Given data |
<file path="run.sh">
#!/bin/bash
# OpenROAD 26Q1-2900-gdf79404cd8, Yosys 0.63+post, stock flow scripts
make -C /OpenROAD-flow-scripts/flow DESIGN_CONFIG=/design/flow/config.mk WORK_HOME=/design/flow/orfs finish
</file>
<file path="config.mk">
export PLATFORM = sky130hd
export DESIGN_NAME = park
export DESIGN_NICKNAME = park
export VERILOG_FILES = /design/flow/design.v
export SDC_FILE = /design/flow/constraint.sdc
export NUM_CORES = 4
export LEC_CHECK = 1
export CORE_UTILIZATION = 50
</file>
<file path="constraint.sdc">
current_design park

set clk_period 8.6
set clk_io_pct 0.2

create_clock -name clk0 -period $clk_period [get_ports {clk}]

set non_clock_inputs [all_inputs -no_clocks]
set_input_delay [expr $clk_period * $clk_io_pct] -clock clk0 $non_clock_inputs
set_output_delay [expr $clk_period * $clk_io_pct] -clock clk0 [all_outputs]
</file>
<file path="design.v">
module park #(
    parameter D_WIDTH = 19,
    parameter Q_BITS = 15
) (
    input logic clk,
    input logic rstb,
    input logic signed [D_WIDTH-1:0] alpha,
    input logic signed [D_WIDTH-1:0] beta,
    input logic signed [D_WIDTH-1:0] sin,
    input logic signed [D_WIDTH-1:0] cos,
    input logic start,
    output logic signed [D_WIDTH-1:0] D,
    output logic signed [D_WIDTH-1:0] Q,
    output logic done
);
logic signed [D_WIDTH-1:0] D_c, Q_c;
logic signed [D_WIDTH*2-1:0] a_cos, a_cos_c, a_sin, a_sin_c;
logic signed [D_WIDTH*2-1:0] b_cos, b_cos_c, b_sin, b_sin_c;
logic done_c;
enum logic {s0, s1} state, next_state;
always_ff @(posedge clk or negedge rstb) begin
  if (!rstb) begin
    D <= 'b0;
    Q <= 'b0;
    done <= 'b0;
    a_cos <= 'b0;
    a_sin <= 'b0;
    b_sin <= 'b0;
    b_cos <= 'b0;
    state <= s0;
  end else begin
    D <= D_c;
    Q <= Q_c;
    done <= done_c;
    state <= next_state;
    a_cos <= a_cos_c;
    a_sin <= a_sin_c;
    b_sin <= b_sin_c;
    b_cos <= b_cos_c;
  end
end
always_comb begin
  D_c = D;
  Q_c = Q;
  done_c = done;
  next_state = state;
  a_cos_c = a_cos;
  a_sin_c = a_sin;
  b_sin_c = b_sin;
  b_cos_c = b_cos;
  case(state)
    s0: begin
      if (start) begin
        a_cos_c = (alpha * cos) >>> Q_BITS;
        a_sin_c = (alpha * sin) >>> Q_BITS;
        b_sin_c = (beta * sin) >>> Q_BITS;
        b_cos_c = (beta * cos) >>> Q_BITS;
        next_state = s1;
      end
    end
    s1: begin
      D_c = b_sin + a_cos;
      Q_c = b_cos - a_sin;
      done_c = 'b1;
      next_state = s0;
    end
  endcase;
end
endmodule
</file>
==> report_table.html <==
<h3>Flow metrics</h3>
<table>
<tr><th>Metric</th><th>Value</th></tr>
<tr><th colspan="2">Critical path</th></tr>
<tr><td>Crit Path Max Fanout</td><td>8</td></tr>
<tr><td>Path type of the worst setup path</td><td>in -&gt; reg</td></tr>
<tr><td>Critical Path, Cell by Cell</td><td>clkdlybuf4s50_1 -&gt; buf_4 -&gt; nor2b_1 -&gt; fa_1 -&gt; fa_1 -&gt; fa_1 -&gt; fa_1 -&gt; fa_1 -&gt; fa_1 -&gt; ha_1 -&gt; ha_1 -&gt; and2_1 -&gt; o21a_1 -&gt; o21ai_0 -&gt; nand2_1 -&gt; or4_1 -&gt; o32a_1 -&gt; a31oi_4 -&gt; o21bai_1 -&gt; xnor2_1 -&gt; buf_4 -&gt; o21ai_0</td></tr>
<tr><td>Delay of the slowest critical-path stage</td><td>0.86 ns</td></tr>
<tr><td>CP dominant cell by count</td><td>fa_1</td></tr>
<tr><td>Combined buffer and inverter count along the critical path</td><td>3</td></tr>
<tr><td>Worst path required time</td><td>8.95 ns</td></tr>
<tr><td>Critical path's slowest cell</td><td>clkdlybuf4s50_1</td></tr>
<tr><td>Critical path endpoint category</td><td>flip-flop</td></tr>
<tr><td>Critical path startpoint category</td><td>input pin</td></tr>
<tr><td>Top Family by Delay on Critical Path</td><td>adder cells</td></tr>
<tr><td>Arrival time at the worst endpoint</td><td>8.63 ns</td></tr>
<tr><th colspan="2">Cells and area</th></tr>
<tr><td>Finished Layout Cells</td><td>7,413</td></tr>
<tr><td>Area overhead of the layout relative to synthesis</td><td>11.6%</td></tr>
<tr><td>Fillcell total</td><td>9,518</td></tr>
<tr><td>Cell area after layout</td><td>60,300 sq um</td></tr>
<tr><td>Most frequently placed logic cells in the final layout</td><td>inv_1, fa_1, nand2_1</td></tr>
<tr><td>Share of post-route cells with drive strength above 1</td><td>8.21%</td></tr>
<tr><td>Storage element area</td><td>2900 sq um</td></tr>
<tr><td>Commonest Layout Cell</td><td>inv_1</td></tr>
<tr><td>Area occupied by multi-input gates</td><td>44,800 sq um</td></tr>
<tr><th colspan="2">Drt</th></tr>
<tr><td>TritonRoute pass-1 iters</td><td>5</td></tr>
<tr><td>Violation tally from detailed-route iteration zero</td><td>1,464</td></tr>
<tr><td>Count of vias placed by the detailed router</td><td>37,300</td></tr>
<tr><td>Final routed wirelength across all metal layers</td><td>137,000 um</td></tr>
<tr><td>Vias per cell</td><td>5.03</td></tr>
<tr><td>DRC</td><td>0</td></tr>
<tr><td>Residual antenna-violating net count after detailed routing</td><td>0</td></tr>
<tr><td>Routed wirelength normalized by instance count</td><td>18.5 um</td></tr>
<tr><th colspan="2">Placement</th></tr>
<tr><td>DP Cell Count</td><td>7,379</td></tr>
<tr><td>Detail Placement HPWL</td><td>117,000 um</td></tr>
<tr><td>Number of input and output port buffers inserted</td><td>117</td></tr>
<tr><td>Placed Instance Area</td><td>59,600 sq um</td></tr>
<tr><td>Routability-driven placement congestion ratio</td><td>0.938</td></tr>
<tr><th colspan="2">Global routing</th></tr>
<tr><td>Global routing usage summed across all routing layers</td><td>29.4%</td></tr>
<tr><td>Remaining global-route overflow</td><td>0</td></tr>
<tr><td>Largest net degree at the start of global routing</td><td>89</td></tr>
<tr><td>Via count of the first global-routing pass</td><td>41,000</td></tr>
<tr><td>Number of antenna violations at the first check in global routing</td><td>2</td></tr>
<tr><td>Global-route wire length before repair</td><td>225,000 um</td></tr>
<tr><th colspan="2">Logic synthesis</th></tr>
<tr><td>Top cells by area</td><td>fa_1, ha_1, inv_1</td></tr>
<tr><td>Number of warnings printed during yosys synthesis</td><td>1</td></tr>
<tr><td>Number of flops mapped to enable cells by yosys</td><td>0</td></tr>
<tr><td>Yosys stat chip area</td><td>54,000 sq um</td></tr>
<tr><td>Number of distinct standard cells referenced by the synthesized netlist</td><td>71</td></tr>
<tr><td>Post-synth top area share</td><td>49.7%</td></tr>
<tr><td>Post-synth top area cell</td><td>fa_1</td></tr>
<tr><td>Post-synthesis average cell area</td><td>9.33 sq um</td></tr>
<tr><td>Fraction of registers with async set or reset after synthesis</td><td>100%</td></tr>
<tr><td>Total standard cell area after synthesis</td><td>54,000 sq um</td></tr>
<tr><td>Primary FF master, synth</td><td>dfrtp_1</td></tr>
<tr><td>Cell count listed in synth_stat.txt</td><td>5,792</td></tr>
<tr><td>Post-synthesis instance total</td><td>5,792</td></tr>
<tr><td>Sequential area share after synthesis</td><td>5.37%</td></tr>
<tr><td>Synthesized flop and latch total</td><td>116</td></tr>
<tr><th colspan="2">Timing</th></tr>
<tr><td>Post-layout minimum cycle time</td><td>8.28 ns</td></tr>
<tr><td>Setup clock skew after layout</td><td>0.0115 ns</td></tr>
<tr><td>Highest achievable clock rate</td><td>0.121 GHz</td></tr>
<tr><td>Number of hold-slack violations in the final timing report</td><td>0</td></tr>
<tr><td>Setup-violating endpoint count in the final report</td><td>0</td></tr>
<tr><td>Max-Slew Margin vs Limit</td><td>44.5%</td></tr>
<tr><td>Worst Hold Slack</td><td>0.474 ns</td></tr>
<tr><td>Pins over their slew limit</td><td>0</td></tr>
<tr><td>Slew at the pin closest to its max-slew limit</td><td>0.828 ns</td></tr>
<tr><td>Share of the clock period used by the worst path after layout</td><td>96.3%</td></tr>
<tr><th colspan="2">Job</th></tr>
<tr><td>Count of maximum capacitance violations</td><td>0</td></tr>
<tr><td>Log Warnings</td><td>25</td></tr>
<tr><th colspan="2">Run status</th></tr>
<tr><td>Result of the run</td><td>finished clean</td></tr>
<tr><th colspan="2">Min path</th></tr>
<tr><td>Classification of the worst-slack hold path</td><td>reg -&gt; reg</td></tr>
<tr><th colspan="2">Floorplanning</th></tr>
<tr><td>Chip footprint</td><td>109,000 sq um</td></tr>
<tr><td>Pre-placement core utilization</td><td>50.5%</td></tr>
<tr><td>Chip Width</td><td>331 um</td></tr>
<tr><td>Total number of placement rows</td><td>120</td></tr>
<tr><td>Height of the die</td><td>331 um</td></tr>
<tr><td>I/O pin total</td><td>118</td></tr>
<tr><td>Core region area</td><td>107,000 sq um</td></tr>
<tr><th colspan="2">CTS</th></tr>
<tr><td>Post-cts hold buffer count</td><td>0</td></tr>
<tr><td>Worst-skew pair later-pin latency</td><td>0.43 ns</td></tr>
<tr><td>TritonCTS clock tree</td><td>done</td></tr>
<tr><td>Clock-pin transition on the worst setup and hold timing paths</td><td>0.07 ns</td></tr>
<tr><td>Max H-tree Level</td><td>4</td></tr>
<tr><td>Number of clock sinks</td><td>116</td></tr>
<tr><td>TritonCTS buffer count</td><td>17</td></tr>
<tr><td>Root buffer cell</td><td>clkbuf_16</td></tr>
<tr><td>Maximum clock insertion buffer count</td><td>2</td></tr>
</table>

Task statement | Say how many lines in the entries contain the string "endpoint", and say nothing else.

Answer | 3